I must praise the NHS here – the hospital certainly knows how to look after it’s patients! They ply me with refreshments during the 4-hour stay.
It’s been a few days since the infusion and the exhaustion is slowly wearing off.
I’m hoping that this infusion lasts a few weeks at least. The last one lasted a paltry 2 weeks and I was still made to wait 8 weeks for the next one. So that was six weeks of pain, a LOT of bleeding when I went to the toilet – it terrifies me. It’s not fun. It’s very painful and I need to get to the loo in time, otherwise…. You get the gist – as well as extreme fatigue, feeling moody, spending most days in bed, having to change carefully-made plans and trying to be strong for the sake of my family.
It does sound pretty awful but the truth is, I’m not complaining. Allah is sending me this test because He knows I can handle it with His help. And inshaAllah I’m being rewarded for every moment. I hope and pray that they find a cure, but you won’t find me asking: ‘why me?’ Because I have complete trust in Allah. He always has a reason. Alhamdulillah.
I have one more infusion to go before surgery, which should be in September inshaAllah (God willing). More on that later.
My Ulcerative Colitis (UC) is pretty bad at the moment, which results in pain and leaves me unable to sit down for longer than a few minutes. I’ve been given Tramadol painkillers, which are helping but they’re pretty strong. I was completely out of it the first few days. Everything was so lovely, relaxed, calm……. I was so smiley. Yep, they made me high lol. I’m getting used to them now, they just make me feel very mellow.

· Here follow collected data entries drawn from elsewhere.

### src/rtl/mips_mem_pkg.sv
// Shared types and constants for the unified memory-port arbiter of the multicycle MIPS core.
package mips_mem_pkg;

  typedef enum logic [1:0] {
    IDLE   = 2'd0,
    ACCESS = 2'd1,
    RESP   = 2'd2
  } arb_state_t;

  localparam logic OWN_IF = 1'b0;
  localparam logic OWN_DM = 1'b1;

  localparam int DEFAULT_TIMEOUT_CYC = 16;

  localparam logic [3:0] BE_WORD  = 4'b1111;
  localparam logic [3:0] BE_HALF0 = 4'b0011;
  localparam logic [3:0] BE_HALF1 = 4'b1100;
  localparam logic [3:0] BE_BYTE0 = 4'b0001;
  localparam logic [3:0] BE_BYTE1 = 4'b0010;
  localparam logic [3:0] BE_BYTE2 = 4'b0100;
  localparam logic [3:0] BE_BYTE3 = 4'b1000;

endpackage

### src/rtl/mem_arb_timer.sv
// Loadable down-counter bounding how long the arbiter waits for a memory acknowledge.
module mem_arb_timer #(
  parameter int LOAD_VAL = 15
) (
  input  logic clk,
  input  logic rst,
  input  logic clear,
  input  logic enable,
  output logic expired
);

  localparam int CNT_W = $clog2(LOAD_VAL + 1);
  localparam logic [CNT_W-1:0] LOAD = CNT_W'(LOAD_VAL);

  logic [CNT_W-1:0] count;

  // Saturates at zero so expired stays asserted until the next clear.
  always_ff @(posedge clk or posedge rst) begin
    if (rst) begin
      count <= LOAD;
    end else if (clear) begin
      count <= LOAD;
    end else if (enable && (count != '0)) begin
      count <= count - CNT_W'(1);
    end
  end

  assign expired = (count == '0);

endmodule

### src/rtl/mem_port_arbiter.sv
// Arbitrates instruction fetch and data access onto one memory port with a bounded ack wait.
// Define ARB_ROUND_ROBIN_EN to alternate between requesters on simultaneous requests.
module mem_port_arbiter
  import mips_mem_pkg::*;
#(
  parameter int ADDR_W      = 32,
  parameter int DATA_W      = 32,
  parameter int TIMEOUT_CYC = DEFAULT_TIMEOUT_CYC
) (
  input  logic              clk,
  input  logic              rst,
  input  logic              if_req,
  input  logic [ADDR_W-1:0] if_addr,
  output logic              if_gnt,
  output logic [DATA_W-1:0] if_rdata,
  input  logic              dm_req,
  input  logic              dm_we,
  input  logic [3:0]        dm_be,
  input  logic [ADDR_W-1:0] dm_addr,
  input  logic [DATA_W-1:0] dm_wdata,
  output logic              dm_gnt,
  output logic [DATA_W-1:0] dm_rdata,
  output logic              mem_req,
  output logic              mem_we,
  output logic [3:0]        mem_be,
  output logic [ADDR_W-1:0] mem_addr,
  output logic [DATA_W-1:0] mem_wdata,
  input  logic [DATA_W-1:0] mem_rdata,
  input  logic              mem_ack,
  output logic              busy,
  output logic              owner,
  output logic              timeout_err
);

  arb_state_t        state, state_next;
  logic              take_dm, expired, start, finish;
  logic [DATA_W-1:0] resp_data;

  mem_arb_timer #(.LOAD_VAL(TIMEOUT_CYC - 1)) u_timer (
    .clk    (clk),
    .rst    (rst),
    .clear  (state == IDLE),
    .enable (state == ACCESS),
    .expired(expired)
  );

  always_ff @(posedge clk or posedge rst) begin
    if (rst) state <= IDLE;
    else     state <= state_next;
  end

  always_comb begin
    state_next = state;
    unique case (state)
      IDLE:    if (if_req || dm_req) state_next = ACCESS;
      ACCESS:  if (mem_ack || expired) state_next = RESP;
      RESP:    state_next = IDLE;
      default: state_next = IDLE;
    endcase
  end

  always_comb begin
`ifdef ARB_ROUND_ROBIN_EN
    take_dm = dm_req && (!if_req || (owner == OWN_IF));
`else
    take_dm = dm_req;
`endif
  end

  assign start  = (state == IDLE) && (if_req || dm_req);
  assign finish = (state == ACCESS) && (mem_ack || expired);
  // Stores and timed-out accesses hand back zero.
  assign resp_data = (mem_ack && !mem_we) ? mem_rdata : '0;

  always_ff @(posedge clk or posedge rst) begin
    if (rst) begin
      mem_req     <= 1'b0;
      mem_we      <= 1'b0;
      mem_be      <= '0;
      mem_addr    <= '0;
      mem_wdata   <= '0;
      if_gnt      <= 1'b0;
      dm_gnt      <= 1'b0;
      if_rdata    <= '0;
      dm_rdata    <= '0;
      busy        <= 1'b0;
      owner       <= OWN_IF;
      timeout_err <= 1'b0;
    end else begin
      if_gnt  <= 1'b0;
      dm_gnt  <= 1'b0;
      busy    <= (state_next != IDLE);
      mem_req <= (state_next == ACCESS);
      if (start) begin
        owner <= take_dm ? OWN_DM : OWN_IF;
        if (take_dm) begin
          mem_we    <= dm_we;
          mem_be    <= dm_be;
          mem_addr  <= dm_addr;
          mem_wdata <= dm_wdata;
        end else begin
          mem_we    <= 1'b0;
          mem_be    <= BE_WORD;
          mem_addr  <= if_addr;
          mem_wdata <= '0;
        end
      end
      if (finish) begin
        if (!mem_ack) timeout_err <= 1'b1;
        if (owner == OWN_DM) begin
          dm_gnt   <= 1'b1;
          dm_rdata <= resp_data;
        end else begin
          if_gnt   <= 1'b1;
          if_rdata <= resp_data;
        end
      end
    end
  end

endmodule
### config.mk
export PLATFORM = sky130hd
export DESIGN_NAME = mem_port_arbiter
export DESIGN_NICKNAME = d
export VERILOG_FILES = /design/src/rtl/mips_mem_pkg.sv /design/src/rtl/mem_arb_timer.sv /design/src/rtl/mem_port_arbiter.sv
export SDC_FILE = /design/constraint.sdc
export NUM_CORES = 1
export LEC_CHECK = 0
export BUFFER_PORTS_ARGS = -buffer_cell sky130_fd_sc_hd__buf_2
export CORE_MARGIN = 2
export CORE_UTILIZATION = 42
export DETAILED_ROUTE_END_ITERATION = 16
export PLACE_DENSITY = 0.79
export SETUP_SLACK_MARGIN = 0.3
export SLEW_MARGIN = 15
export SYNTH_ARGS = -nofsm -noshare
export SYNTH_HDL_FRONTEND = slang
export SYNTH_SLANG_ARGS = --single-unit
### constraint.sdc
create_clock -name clk -period 4.9 [get_ports clk]
set_input_delay 0.98 -clock clk [delete_from_list [all_inputs] [get_ports clk]]
set_output_delay 0.98 -clock clk [all_outputs]
set_load 0.02 [all_outputs]
# After elaboration in Yosys (flattened, before gate mapping)

Index checks and enable logic that the tools add are counted.

Reductions and logical operators: 15
Eq/ne operators: 2
Bitwise gates (word level): 2
Mux-type cells: 15
Add/subtract/negate cells: 1

Operators by type and width:

| operator                                                               | number |
|---|---|
| 32-bit two-way mux                                                     | 3 |
| 4-bit two-way mux                                                      | 3 |
| 1-bit two-way mux                                                      | 6 |
| 2-bit AND reduction                                                    | 3 |
| 2-bit by 1-bit equality test with 1-bit output (second input constant) | 2 |
| 1-bit logical AND                                                      | 4 |
| 4-bit logical NOT                                                      | 1 |
| 2-bit two-way mux                                                      | 2 |
| 2-bit case mux with 2 select lines                                     | 1 |
| 2-bit nonzero test                                                     | 2 |
| 4-bit nonzero test                                                     | 1 |
| 4-bit by 1-bit subtractor with 4-bit output (second input constant)    | 1 |
| 2-bit logical NOT                                                      | 1 |
| 1-bit logical OR                                                       | 2 |
| 1-bit NOT                                                              | 2 |
| 1-bit logical NOT                                                      | 1 |

Output and inout bits: 139
Word-level logic and storage cells: 49
Flip-flop bits (word level): 145
Input port bits: 138

# Depth between registers and ports, before layout

Gate-level depths: netlist of the first run.

Word-level depth: 5
Depth in mapped cells: 6
Depth with buffers taken out: 5

# By module

From an unflattened synthesis of the first run, not the netlist that was laid out.

Cells, all modules: 406
Area total of the unflattened synthesis: 6,118.4 µm²

By module, submodules not included:

| module           | times used | sequential area each (µm²) | area an instance (µm²) | cells each |
|---|---|---|---|---|
| mem_port_arbiter | 1          | 3,528.4                    | 5,890.6                | 384 |
| mem_arb_timer    | 1          | 105.1                      | 227.7                  | 22 |

# Worst setup path before layout of the first run

OpenSTA, ideal clock, no wires.

Kind: in2reg
Start: input port dm_req
End: register mem_addr[10]
Buffers on the path: 2
Arrival: 2.094 ns
Required time: 4.775 ns
Path slack: 2.681 ns
Setup time: 0.125 ns
Stages: 4
Path through: buf_2 -> clkbuf_1 -> mux2_2 -> mux2_2

Cells in the longest elaborated chain, start to end: 2
Elaborated cells on any way between the ends: 3
Classes of those cells: mux: 1; reduce/logical: 2

Ends and longest elaborated chain:

| item                 | line                    | RTL |
|---|---|---|
| start, declared      | mem_port_arbiter.sv:16  | `input logic dm_req,` |
| 1-bit logical OR     | mem_port_arbiter.sv:70  | `assign start = (state == IDLE) && (if_req \|\| dm_req);` |
| 1-bit logical AND    | mem_port_arbiter.sv:70  |  |
| end signal, assigned | mem_port_arbiter.sv:99  | `mem_addr <= dm_addr;` |
| end signal, assigned | mem_port_arbiter.sv:104 | `mem_addr <= if_addr;` |
| end, declared        | mem_port_arbiter.sv:26  | `output logic [ADDR_W-1:0] mem_addr,` |

Parallel ways exist; a longest one is shown, timed or not.
A chain may end at the register's enable or synchronous reset.

# Worst setup path after layout of the first run

Start: input port dm_req
End: register mem_addr[20]

The elaborated chain is that of the path after synthesis.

I’ve faced my share of problems because people think I don’t ‘look ill’. Just last week, I was at a talk, when one of the older ladies told me to get off the sofa and sit on the floor with all the girls.
Me: I can’t sit on the floor.
Me: (wondering why I’m explaining myself and how I’m supposed to say that if I sit on the floor for any length of time, it feels like I’m sitting on knives) I had an operation.
Lady: Did they operate on your leg?
Lady: So then?
Me: (getting really quite annoyed at this point) I had my large intestine removed.
Ha! Sometimes the shock factor is needed. I appreciate it when people are concerned but asking for the sake of nosiness is not on.
That’s all for now… Thank you for reading my blog. I look forward to receiving your comments, feedback and suggestions.